Pond — Data Warehouse
Pond is DataHippo's federated data warehouse. Connect your databases, SaaS tools, files, and streaming sources, then query them all with standard SQL through any PostgreSQL client. No ETL pipelines required.
INFO
Detailed documentation for Pond is coming soon. This page provides a feature overview.
Features
Federated SQL
Query across all connected data sources using standard SQL. Pond's federation planner optimizes cross-source joins automatically.
PostgreSQL Wire Protocol
Connect with any PostgreSQL client — psql, Metabase, Grafana, Tableau, DBeaver, or your application's existing database driver.

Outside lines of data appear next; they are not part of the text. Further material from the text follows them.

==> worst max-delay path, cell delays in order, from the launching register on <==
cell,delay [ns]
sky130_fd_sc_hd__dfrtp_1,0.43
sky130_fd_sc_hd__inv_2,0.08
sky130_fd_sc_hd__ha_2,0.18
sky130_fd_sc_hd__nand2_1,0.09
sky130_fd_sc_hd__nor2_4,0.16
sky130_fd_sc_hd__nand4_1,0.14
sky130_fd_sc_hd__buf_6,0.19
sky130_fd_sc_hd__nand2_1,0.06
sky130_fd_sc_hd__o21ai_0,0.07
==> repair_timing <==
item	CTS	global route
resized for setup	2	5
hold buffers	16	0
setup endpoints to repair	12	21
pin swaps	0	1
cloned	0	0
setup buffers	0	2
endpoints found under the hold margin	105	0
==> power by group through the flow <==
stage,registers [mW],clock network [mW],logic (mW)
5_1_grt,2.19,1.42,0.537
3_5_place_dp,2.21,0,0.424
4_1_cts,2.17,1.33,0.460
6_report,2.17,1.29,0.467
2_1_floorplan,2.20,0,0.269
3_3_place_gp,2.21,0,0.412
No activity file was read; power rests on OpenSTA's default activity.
$ cat config.mk
export PLATFORM = sky130hd
export DESIGN_NAME = pfs_top
export DESIGN_NICKNAME = d
export VERILOG_FILES = /design/src/logic/pfs_pkg.sv /design/src/logic/pfs_top.sv /design/src/logic/pfs_pin_cell.sv
export SDC_FILE = /design/constraint.sdc
export NUM_CORES = 1
export LEC_CHECK = 0
export BUFFER_PORTS_ARGS = -buffer_cell sky130_fd_sc_hd__buf_2
export CAP_MARGIN = 10
export CORE_MARGIN = 2
export CORE_UTILIZATION = 53
export CTS_CLUSTER_SIZE = 14
export DETAILED_ROUTE_END_ITERATION = 10
export PLACE_DENSITY = 0.91
export REMOVE_ABC_BUFFERS = 1
export SETUP_SLACK_MARGIN = 0.3
export SLEW_MARGIN = 30
export SYNTH_ARGS = -nofsm -noshare
export SYNTH_HDL_FRONTEND = slang
export SYNTH_SLANG_ARGS = --single-unit
export TNS_END_PERCENT = 20
$ cat constraint.sdc
create_clock -name sys_clk -period 4.6 [get_ports sys_clk]
set_clock_uncertainty 0.1 [all_clocks]
set_input_delay 0.69 -clock sys_clk [delete_from_list [all_inputs] [get_ports sys_clk]]
set_output_delay 0.69 -clock sys_clk [all_outputs]
set_load 0.05 [all_outputs]
$ cat src/logic/pfs_pkg.sv
// package: register map, field layout and pin function codes for the pin function select block
package pfs_pkg;
  localparam int unsigned ADDR_W = 16;
  localparam int unsigned DATA_W = 8;
  localparam logic [15:0] CFG_B_ADDR    = 16'h000F;
  localparam logic [15:0] CFG_C_ADDR    = 16'h0010;
  localparam logic [15:0] CTRL_ADDR     = 16'h0012;
  localparam logic [15:0] STATUS_ADDR   = 16'h0013;
  localparam logic [7:0]  CFG_B_RESET   = 8'h00;
  localparam logic [7:0]  CFG_C_RESET   = 8'h00;
  localparam logic [7:0]  CTRL_RESET    = 8'h00;
  localparam logic [7:0]  ZERO_BYTE     = 8'h00;
  localparam int unsigned LO_FIELD_LSB  = 0;
  localparam int unsigned HI_FIELD_LSB  = 3;
  localparam int unsigned CS_TOGGLE_BIT = 6;
  localparam int unsigned SPI_EN_BIT    = 0;
  localparam int unsigned NUM_PINS      = 4;
  localparam int unsigned FIRST_PIN     = 3;
  localparam logic [7:0]  CFG_B_MASK    = 8'h7F;
  localparam logic [7:0]  CFG_C_MASK    = 8'h3F;
  localparam logic [7:0]  CTRL_MASK     = 8'h01;

  typedef enum logic [2:0] {
    PFS_HIGH_Z      = 3'h0,
    PFS_ADC_TEMP    = 3'h1,
    PFS_ADC_ONLY    = 3'h2,
    PFS_DIG_IN      = 3'h3,
    PFS_OUT_HIGH    = 3'h4,
    PFS_OUT_LOW     = 3'h5,
    PFS_ADC_PULLUP  = 3'h6,
    PFS_ADC_PULLDN  = 3'h7
  } pfs_func_t;
endpackage

$ cat src/logic/pfs_top.sv
// pin function select: config registers for pins 3 to 6, spi override of pins 4 to 6, pin 1 current-sense toggle enable
//
// The strobed register port is this design's own decision.
`timescale 1ns/1ps
module pfs_top #(
  parameter int unsigned NPINS = pfs_pkg::NUM_PINS
) (
  // clock and reset
  input  wire logic                        sys_clk,
  input  wire logic                        arst_n,
  // register port
  input  wire logic [pfs_pkg::ADDR_W-1:0]  reg_addr,
  input  wire logic [pfs_pkg::DATA_W-1:0]  reg_wdata,
  input  wire logic                        reg_wr,
  input  wire logic                        reg_rd,
  output logic      [pfs_pkg::DATA_W-1:0]  reg_rdata,
  // spi master engine side
  input  wire logic                        spi_mosi,
  input  wire logic                        spi_sclk,
  output logic                             spi_en,
  output logic                             spi_miso,
  // pin 1 current-sense toggle
  output logic                             pin1_cs_toggle_en,
  // pads for pins 3..6, bit 0 is pin 3
  input  wire logic [pfs_pkg::NUM_PINS-1:0] pad_in,
  output logic      [pfs_pkg::NUM_PINS-1:0] pad_oe,
  output logic      [pfs_pkg::NUM_PINS-1:0] pad_out,
  output logic      [pfs_pkg::NUM_PINS-1:0] pad_in_en,
  output logic      [pfs_pkg::NUM_PINS-1:0] adc_en,
  output logic      [pfs_pkg::NUM_PINS-1:0] temp_cmp_en,
  output logic      [pfs_pkg::NUM_PINS-1:0] pull_up,
  output logic      [pfs_pkg::NUM_PINS-1:0] pull_down,
  output logic      [pfs_pkg::NUM_PINS-1:0] dig_in
);
  import pfs_pkg::*;

  localparam int unsigned FIELD_W  = 3;
  localparam int unsigned SCLK_IDX = 4 - FIRST_PIN;
  localparam int unsigned MISO_IDX = 5 - FIRST_PIN;
  localparam int unsigned MOSI_IDX = 6 - FIRST_PIN;

  logic [1:0]        rst_sync_q;
  logic              rst_n;
  logic [7:0]        cfg_b_q;
  logic [7:0]        cfg_c_q;
  logic [7:0]        ctrl_q;
  logic [7:0]        rdata_q;
  logic [NPINS-1:0]  in_meta_q;
  logic [NPINS-1:0]  in_sync_q;
  logic [2:0]        func [NPINS];
  logic [NPINS-1:0]  spi_own;
  logic [NPINS-1:0]  spi_oe;
  logic [NPINS-1:0]  spi_drv;
  logic [NPINS-1:0]  oe_c;
  logic [NPINS-1:0]  out_c;
  logic [NPINS-1:0]  ien_c;
  logic [NPINS-1:0]  adc_c;
  logic [NPINS-1:0]  tmp_c;
  logic [NPINS-1:0]  pu_c;
  logic [NPINS-1:0]  pd_c;
  logic              miso_q;

  // reset release through two flops
  always_ff @(posedge sys_clk or negedge arst_n) begin
    if (!arst_n) begin
      rst_sync_q <= 2'h0;
    end else begin
      rst_sync_q <= {rst_sync_q[0], 1'b1};
    end
  end
  assign rst_n = rst_sync_q[1];

  // write strobe aimed at one register
  function automatic logic wr_hit(input logic              wr,
                                  input logic [ADDR_W-1:0] addr,
                                  input logic [ADDR_W-1:0] target);
    return wr && (addr == target);
  endfunction

  // pin 3 and 4 fields and current-sense toggle enable
  always_ff @(posedge sys_clk or negedge rst_n) begin
    if (!rst_n) begin
      cfg_b_q <= CFG_B_RESET;
    end else if (wr_hit(reg_wr, reg_addr, CFG_B_ADDR)) begin
      cfg_b_q <= reg_wdata & CFG_B_MASK;
    end
  end

  // pin 5 and 6 fields
  always_ff @(posedge sys_clk or negedge rst_n) begin
    if (!rst_n) begin
      cfg_c_q <= CFG_C_RESET;
    end else if (wr_hit(reg_wr, reg_addr, CFG_C_ADDR)) begin
      cfg_c_q <= reg_wdata & CFG_C_MASK;
    end
  end

  // serial-host enable
  always_ff @(posedge sys_clk or negedge rst_n) begin
    if (!rst_n) begin
      ctrl_q <= CTRL_RESET;
    end else if (wr_hit(reg_wr, reg_addr, CTRL_ADDR)) begin
      ctrl_q <= reg_wdata & CTRL_MASK;
    end
  end

  // pad input synchroniser
  always_ff @(posedge sys_clk or negedge rst_n) begin
    if (!rst_n) begin
      in_meta_q <= '0;
      in_sync_q <= '0;
    end else begin
      in_meta_q <= pad_in;
      in_sync_q <= in_meta_q;
    end
  end

  // read data, one cycle after the strobe
  always_ff @(posedge sys_clk or negedge rst_n) begin
    if (!rst_n) begin
      rdata_q <= ZERO_BYTE;
    end else if (reg_rd) begin
      unique case (reg_addr)
        CFG_B_ADDR:  rdata_q <= cfg_b_q;
        CFG_C_ADDR:  rdata_q <= cfg_c_q;
        CTRL_ADDR:   rdata_q <= ctrl_q;
        STATUS_ADDR: rdata_q <= {{(8-NPINS){1'b0}}, in_sync_q};
        default:     rdata_q <= ZERO_BYTE;
      endcase
    end else begin
      rdata_q <= ZERO_BYTE;
    end
  end
  assign reg_rdata = rdata_q;

  assign spi_en            = ctrl_q[SPI_EN_BIT];
  assign pin1_cs_toggle_en = cfg_b_q[CS_TOGGLE_BIT];

  genvar gi;

  // function field per pin, two fields to a config byte; index 0 = pin 3
  generate
    for (gi = 0; gi < NPINS; gi++) begin : g_field
      if (gi < NPINS / 2) begin : g_lo_byte
        assign func[gi] = cfg_b_q[((gi % 2) != 0 ? HI_FIELD_LSB : LO_FIELD_LSB) +: FIELD_W];
      end else begin : g_hi_byte
        assign func[gi] = cfg_c_q[((gi % 2) != 0 ? HI_FIELD_LSB : LO_FIELD_LSB) +: FIELD_W];
      end
    end
  endgenerate

  // spi roles: pin 4 clock out, pin 5 data in, pin 6 data out; pin 3 never taken over
  generate
    for (gi = 0; gi < NPINS; gi++) begin : g_spi
      if (gi == SCLK_IDX || gi == MOSI_IDX) begin : g_drive
        assign spi_own[gi] = spi_en;
        assign spi_oe[gi]  = 1'b1;
        assign spi_drv[gi] = (gi == MOSI_IDX) ? spi_mosi : spi_sclk;
      end else if (gi == MISO_IDX) begin : g_sense
        assign spi_own[gi] = spi_en;
        assign spi_oe[gi]  = 1'b0;
        assign spi_drv[gi] = 1'b0;
      end else begin : g_free
        assign spi_own[gi] = 1'b0;
        assign spi_oe[gi]  = 1'b0;
        assign spi_drv[gi] = 1'b0;
      end
    end
  endgenerate

  // miso level handed to the spi engine, pin 5 only while the master owns it
  always_ff @(posedge sys_clk or negedge rst_n) begin
    if (!rst_n) begin
      miso_q <= 1'b0;
    end else begin
      miso_q <= spi_en & in_sync_q[MISO_IDX];
    end
  end
  assign spi_miso = miso_q;

  generate
    for (gi = 0; gi < NPINS; gi++) begin : g_pin
      pfs_pin_cell u_cell (
        .func        (func[gi]),
        .spi_own     (spi_own[gi]),
        .spi_oe      (spi_oe[gi]),
        .spi_out     (spi_drv[gi]),
        .pad_oe      (oe_c[gi]),
        .pad_out     (out_c[gi]),
        .pad_in_en   (ien_c[gi]),
        .adc_en      (adc_c[gi]),
        .temp_cmp_en (tmp_c[gi]),
        .pull_up     (pu_c[gi]),
        .pull_down   (pd_c[gi])
      );
    end
  endgenerate

  // registered pad controls
  always_ff @(posedge sys_clk or negedge rst_n) begin
    if (!rst_n) begin
      pad_oe      <= '0;
      pad_out     <= '0;
      pad_in_en   <= '0;
      adc_en      <= '0;
      temp_cmp_en <= '0;
      pull_up     <= '0;
      pull_down   <= '0;
      dig_in      <= '0;
    end else begin
      pad_oe      <= oe_c;
      pad_out     <= out_c;
      pad_in_en   <= ien_c;
      adc_en      <= adc_c;
      temp_cmp_en <= tmp_c;
      pull_up     <= pu_c;
      pull_down   <= pd_c;
      dig_in      <= in_sync_q & ien_c;
    end
  end
endmodule

$ cat src/logic/pfs_pin_cell.sv
// one pin: decodes a 3-bit function field into pad controls, with spi override
`timescale 1ns/1ps
module pfs_pin_cell (
  // function select
  input  wire logic [2:0] func,
  input  wire logic       spi_own,
  input  wire logic       spi_oe,
  input  wire logic       spi_out,
  // pad controls
  output logic            pad_oe,
  output logic            pad_out,
  output logic            pad_in_en,
  output logic            adc_en,
  output logic            temp_cmp_en,
  output logic            pull_up,
  output logic            pull_down
);
  import pfs_pkg::*;

  always_comb begin
    pad_oe      = 1'b0;
    pad_out     = 1'b0;
    pad_in_en   = 1'b0;
    adc_en      = 1'b0;
    temp_cmp_en = 1'b0;
    pull_up     = 1'b0;
    pull_down   = 1'b0;
    if (spi_own) begin
      pad_oe    = spi_oe;
      pad_out   = spi_out;
      pad_in_en = ~spi_oe;
    end else begin
      unique case (pfs_func_t'(func))
        PFS_HIGH_Z: ;
        PFS_ADC_TEMP: begin
          adc_en      = 1'b1;
          temp_cmp_en = 1'b1;
        end
        PFS_ADC_ONLY: adc_en = 1'b1;
        PFS_DIG_IN:   pad_in_en = 1'b1;
        PFS_OUT_HIGH: begin
          pad_oe  = 1'b1;
          pad_out = 1'b1;
        end
        PFS_OUT_LOW:  pad_oe = 1'b1;
        PFS_ADC_PULLUP: begin
          adc_en  = 1'b1;
          pull_up = 1'b1;
        end
        PFS_ADC_PULLDN: begin
          adc_en    = 1'b1;
          pull_down = 1'b1;
        end
      endcase
    end
  end
endmodule

==> results of run 1 <==
==> per-layer routing <==
layer / wire (um) / share of wire / vias up / track usage
met2: 2250 / 0.50 / 54 / 0.316
met1: 1870 / 0.42 / 747 / 0.242
met5: 0 / 0 / - / 0
met4: 41 / 0.0092 / 0 / 0.0713
met3: 305 / 0.068 / 5 / 0.0897
li1: - / - / 747 / -
==> final cells by class <==
cell class                      instances  share of cell area
Tap cell                               52              0.0218
Multi-Input combinational cell        100               0.247
Timing Repair Buffer                   75               0.126
Clock inverter                          3              0.0134
Inverter                                2             0.00251
Clock buffer                           13              0.0531
Sequential cell                        64               0.536
==> cell families after synthesis <==
group	count (synthesis)	synth area share
AOI/OAI and AO/OA	14	0.0468
xor gates and xnor gates	4	0.0147
buffers and inverters	9	0.0158
DFF	64	0.674
muxes	15	0.0711
other	2	0.00316
and+or+nand+nor	65	0.175
==> registers in the layout (all words and copies together) (netlist names) <==
signal and flops:
cfg_b_q 7, reg_rdata 7, cfg_c_q 6, adc_en 4, dig_in 4, in_meta_q 4, in_sync_q 4, pad_in_en 4
pad_oe 4, pad_out 4, pull_down 4, pull_up 4, temp_cmp_en 4, rst_sync_q 2, ctrl_q 1, spi_miso 1
==> through the flow <==
step	hold WS (ns)	cells	setup WS [ns]	util	total power, mW
global route	0.00409	309	2.22	0.692	1.12
global placement	0.232	293	2.43	0.646	0.616
floorplan	0.231	166	2.59	-	0.594
detailed placement	0.236	293	2.38	0.646	0.618
finish	0.0343	309	2.33	0.692	1.08
CTS	0.0140	309	2.31	0.692	1.09
==> power groups by stage <==
stage,Sequential (mW),Combinational [mW],Clock (mW)
6_report,0.569,0.0372,0.474
5_1_grt,0.569,0.0418,0.514
4_1_cts,0.569,0.0383,0.486
3_5_place_dp,0.580,0.0381,0
3_3_place_gp,0.580,0.0363,0
2_1_floorplan,0.587,0.00698,0
==> path summary, 6_finish.rpt <==
kind                                            to  slack, ns  cells past startpoint
setup reg to reg            reg_rdata[0]$_DFF_PN0_       2.97                      4
max in group asynchronous   pad_in_en[3]$_DFF_PN0_       3.60                      1
hold / removal             rst_sync_q[0]$_DFF_PN0_       0.03                      1
setup / recovery                            spi_en       2.33                      1
hold reg to reg            rst_sync_q[1]$_DFF_PN0_       0.25                      0
min in group sys_clk       rst_sync_q[1]$_DFF_PN0_       0.25                      0
==> layout by cell type, fill, tap and decap left out, types with 3 or more instances in the layout <==
cell type,instances
xnor2_1,3
nand2_1,9
nor3b_1,3
clkbuf_8,11
buf_2,74
nor3_1,4
nor2b_1,8
o2bb2ai_1,3
mux2_1,13
and3_1,3
and2_1,6
dfrtp_1,63
a22oi_1,6
nand2b_1,5
nor2_1,15
==> results by group, run 1 <==
Status
  • Run status: finished clean

Critical path
  • Critical Path Start Type: flip-flop
  • Top delay family on crit path: flip-flops
  • CP max stage delay: 0.77 ns
  • Crit Path Class: reg2out
  • Crit-path max FO: 21
  • CP startpoint: ctrl_q[0]$_DFFE_PN0P_
  • Crit-path slowest cell: dfrtp_1
  • CP Buf/Inv Count: 1
  • Crit path capture type: output port
  • Worst EP required: 3.81 ns
  • Worst EP arrival: 1.48 ns
  • Crit path cell chain: buf_2
  • Worst R2R Start: ctrl_q[0]$_DFFE_PN0P_

GRT
  • Largest net degree at the start of global routing: 63
  • First-pass GRT wire length: 7330 um
  • Grt total ovfl: 0
  • Antenna violations before repair: 0
  • Number of global-route vias before repair: 1544
  • Global Route Usage Sum: 0.199

Floorplanning
  • Die width: 71.0 um
  • DIE HEIGHT: 71.0 um
  • Initial core utilization: 0.550
  • Top Ports: 77
  • FP Rows: 24
  • Die Area: 5040 um2
  • Area of the core: 4320 um2

Job
  • Max_cap viols: 0

Clock tree
  • CTS sink count: 64
  • Post-cts repair resize count: 0
  • Worst skew pair latency: 0.33 ns
  • H-Tree Depth: 3
  • Num CTS Buffers: 9
  • Hold buffers post-CTS: 0
  • Clk buf depth: 2
  • Post-CTS Setup Inserts: 0
  • CTS clk-pin slew, worst paths: 0.06 ns
  • Root Driver: clkbuf_8
  • CTS tree: yes

Placement
  • # port buffers: 74
  • Post-Place Cell Area: 2790 um2
  • RePlAce Congestion: 0.777
  • Post-DP HPWL: 3130 um

Cells and area
  • Antenna diode count: 0
  • Multi-input gate area: 738 um2
  • Nets: 286
  • Layout cells sized above 1: 0.385
  • Layout Area Growth over Synthesis: 25.8%
  • Fillers: 337
  • Design area: 2990 um2
  • Reg area: 1600 um2

Synth
  • Register area share after synthesis: 0.674
  • Mapped cell area: 2380 um2
  • Most common cell in the netlist: dfrtp_1
  • Distinct cells, synth: 35
  • #FFs+latches synth: 64
  • Number of flops mapped to enable cells by yosys: 0
  • Top post-synthesis cells by count: dfrtp_1, nor2_1, mux2_1
  • Cell count after synthesis: 173
  • Synth top area cells: dfrtp_1, mux2_1, nor2_1, nor2b_1, a22oi_1
  • Post-synth top area share: 0.674
  • Top FF cell, synth: dfrtp_1
  • Mapped Avg Cell Area: 13.7 um2
  • Synth warn: 0
  • Async SR Flop Fraction: 1.00
  • Area leader, netlist: dfrtp_1

Routing
  • Post-Route WL: 4470 um
  • DRT Pass-1 Iters: 4
  • Total number of vias: 1553
  • ANT nets after route: 0
  • Vias/cell: 5.03
  • Drt first-iter violations: 108
  • WL/cell: 14.5 um
  • Remaining DRCs: 0

Timing
  • Actual slew at the worst max-slew pin: 0.741 ns
  • Setup tns final: 0 ns
  • RSZ-0062 raised after global routing: no
  • Final min period: 2.27 ns
  • Worst slew margin: 0.506
  • Final setup fails: 0
  • Fmax: 0.440 GHz
  • Hold Fails Final Rpt: 0
  • Final Max Slew Viols: 0
  • Period Utilization, post-route: 0.495

Min path
  • Hold Crit Class: in2async

Power and ir drop
  • Clock network power share: 0.439
  • Pwr/cell area: 361 nW/um2
  • Int Power: 860 uW
  • Lkg Pwr: 1.65 nW
  • Net Switching: 221 uW
  • Seq pwr share: 0.527
  • Max VDD drop: 0.000228 V
  • Comb pwr share: 0.034
  • Switch share: 0.205
(Power assumes the default switching activity.)
==> run 2, diff against run 1 <==
Settings changed: CORE_UTILIZATION 53 to 50, PLACE_DENSITY 0.91 to 0.87.
Clock period 4.6 ns to 2.2 ns, I/O delays scaled along.
==> run 2 against run 1 <==
Design area is 1.4% higher; clock-buffer cell count is 3 lower; die area is 5.7% higher; global-route usage is 1.5 points lower; sequential cell count stayed put; wire length is 3.0% lower; largest cell class unchanged.
==> results by group, run 2 (synthesis results as in run 1) <==
Status
  • Run status: finished clean

Placement
  • Post-DP HPWL: 3100 um
  • Placed insts: 297
  • # port buffers: 74
  • RePlAce Congestion: 0.778

Critical path
  • R2r setup slk: 0.77 ns
  • Worst EP required: 1.77 ns
  • Worst R2R Start: ctrl_q[0]$_DFFE_PN0P_
  • Worst EP arrival: 1.17 ns
  • Crit path cell chain: buf_2
  • Crit-path slowest cell: dfrtp_1
  • CP Buf/Inv Count: 1
  • Crit path capture type: output port
  • Crit-path max FO: 9
  • CP startpoint: ctrl_q[0]$_DFFE_PN0P_
  • Critical Path Start Type: flip-flop
  • Crit Path Class: reg2out
  • Top delay family on crit path: flip-flops
  • CP max stage delay: 0.51 ns

Floorplanning
  • Top Ports: 77
  • FP Rows: 25
  • Initial core utilization: 0.510
  • DIE HEIGHT: 73.0 um
  • Area of the core: 4660 um2
  • Die width: 73.0 um
  • Die Area: 5320 um2

GRT
  • Number of global-route vias before repair: 1622
  • First-pass GRT wire length: 7140 um
  • Grt total ovfl: 0
  • Global Route Usage Sum: 0.184
  • Largest net degree at the start of global routing: 63
  • Antenna violations before repair: 0

Clock tree
  • Num CTS Buffers: 9
  • CTS tree: yes
  • Root Driver: clkbuf_8
  • Post-CTS Setup Inserts: 0
  • Post-cts repair resize count: 0
  • Clk buf depth: 2
  • CTS clk-pin slew, worst paths: 0.07 ns
  • CTS sink count: 64
  • H-Tree Depth: 3
  • Worst skew pair latency: 0.33 ns

Cells and area
  • Most frequent cells in the layout: buf_2, dfrtp_1, nor2_1, mux2_1, clkbuf_8
  • Final non-filler cell total: 318
  • Final core utilization: 0.650
  • Most common cell after layout, fill and taps aside: buf_2
  • Antenna diode count: 0
  • Layout Area Growth over Synthesis: 27.5%
  • Nets: 293
  • Layout cells sized above 1: 0.390

Timing
  • Fmax: 0.623 GHz
  • Final Max Slew Viols: 0
  • Final min period: 1.60 ns
  • Worst slew margin: 0.509
  • Actual slew at the worst max-slew pin: 0.737 ns
  • Hold Fails Final Rpt: 0
  • Setup tns final: 0 ns
  • Period Utilization, post-route: 0.729
  • Final setup fails: 0
  • RSZ-0062 raised after global routing: no

Routing
  • Post-Route WL: 4340 um
  • Vias/cell: 5.14
  • ANT nets after route: 0
  • Remaining DRCs: 0
  • DRT Pass-1 Iters: 6
  • Drt first-iter violations: 99
  • Total number of vias: 1635
  • WL/cell: 13.6 um

Power and ir drop
  • Max VDD drop: 0.000351 V
  • Pwr/cell area: 700 nW/um2
  • Lkg Pwr: 1.66 nW

Min path
  • HP Start: spi_sclk
  • Hold Crit Class: in2reg

Job
  • Max_cap viols: 0
[run 2: final cells by class]
class | instances | area, um2
well taps | 54 | 67.6
repair buffers | 82 | 443
fillers | 375 | 1630
flip-flops and latches | 64 | 1600
clock inverters | 6 | 35.0
clock buffers | 10 | 138
multi-input cells | 100 | 738
inverters | 2 | 7.51
[run 2: what timing repair did]
action,CTS,global route
hold buffers,5,0
endpoints found under the hold margin,6,0
endpoints found under the setup margin,0,0
[run 2: stage by stage]
stage	total power, mW	hold slack [ns]	worst slack, ns	area, um2
after floorplan	1.24	-0.0656	0.186	2350
after global placement	1.29	0.0150	0.377	2810
after detailed placement	1.29	0.0165	0.335	2810
after CTS	2.15	0.103	0.589	3030
after global routing	2.21	0.118	0.525	3030
final	2.12	0.117	0.595	3030
[run 2: worst paths after layout]
kind	depth (start not counted)	to
max	1	spi_en
min	3	pad_out[1]$_DFF_PN0_
max reg2reg	4	pad_out[2]$_DFF_PN0_
min reg2reg	0	in_sync_q[0]$_DFF_PN0_
max in group asynchronous	1	reg_rdata[3]$_DFF_PN0_
min in group asynchronous	2	rst_sync_q[0]$_DFF_PN0_
[run 2: power breakdown]
part           total, mW  leakage [nW]  switching (mW)  internal, mW
Combinational     0.0839         0.704          0.0497        0.0343
Sequential          1.19         0.870         0.00366          1.19
Clock              0.848        0.0878           0.418         0.430
[run 2: per-layer routing]
layer,up-vias,track usage,part of all wire
li1,759,-,-
met1,800,0.227,0.41
met2,66,0.288,0.50
met3,10,0.0649,0.070
met4,0,0.0885,0.020
met5,-,0,0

psql -h pond.datahippo.io -p 5433 -U dh_your_keySELECT c.amount, o.status
FROM stripe.charges c
JOIN postgres.orders o ON c.metadata->>'order_id' = o.id::text
WHERE c.created > '2025-01-01';Data Sources
Databases
- PostgreSQL, MySQL, ClickHouse, SQL Server, MongoDB
- Snowflake, BigQuery, Redshift, SQLite
SaaS
- Stripe, Google Sheets
Files
- CSV, Excel, JSON / NDJSON
Object Storage
- S3, Cloudflare R2 (Parquet files)
Streaming
- Kafka, AWS Kinesis
Blockchain
- Ethereum, Solana, Bitcoin, Polygon
Storage Tiers
- Hot — ClickHouse-backed for frequently queried data with sub-second latency.
- Warm — R2/S3 Parquet files with skip indexes for cost-efficient analytical queries.
- Cold — On-demand federation for infrequently accessed sources.
Skip Index System
Parquet files are indexed with FST, Xor filters, and MinMax statistics for efficient file pruning. Only relevant files are scanned during queries.
Catalog Service
Automatic schema discovery and lineage tracking across all connected sources. See column-level dependencies and data flow.
Sync Pipeline
Configurable sync schedules with interval, cron, and manual triggers. Track sync status, row counts, and error rates.
Natural Language Queries
Ask questions in plain English and Pond translates them to SQL across your connected sources.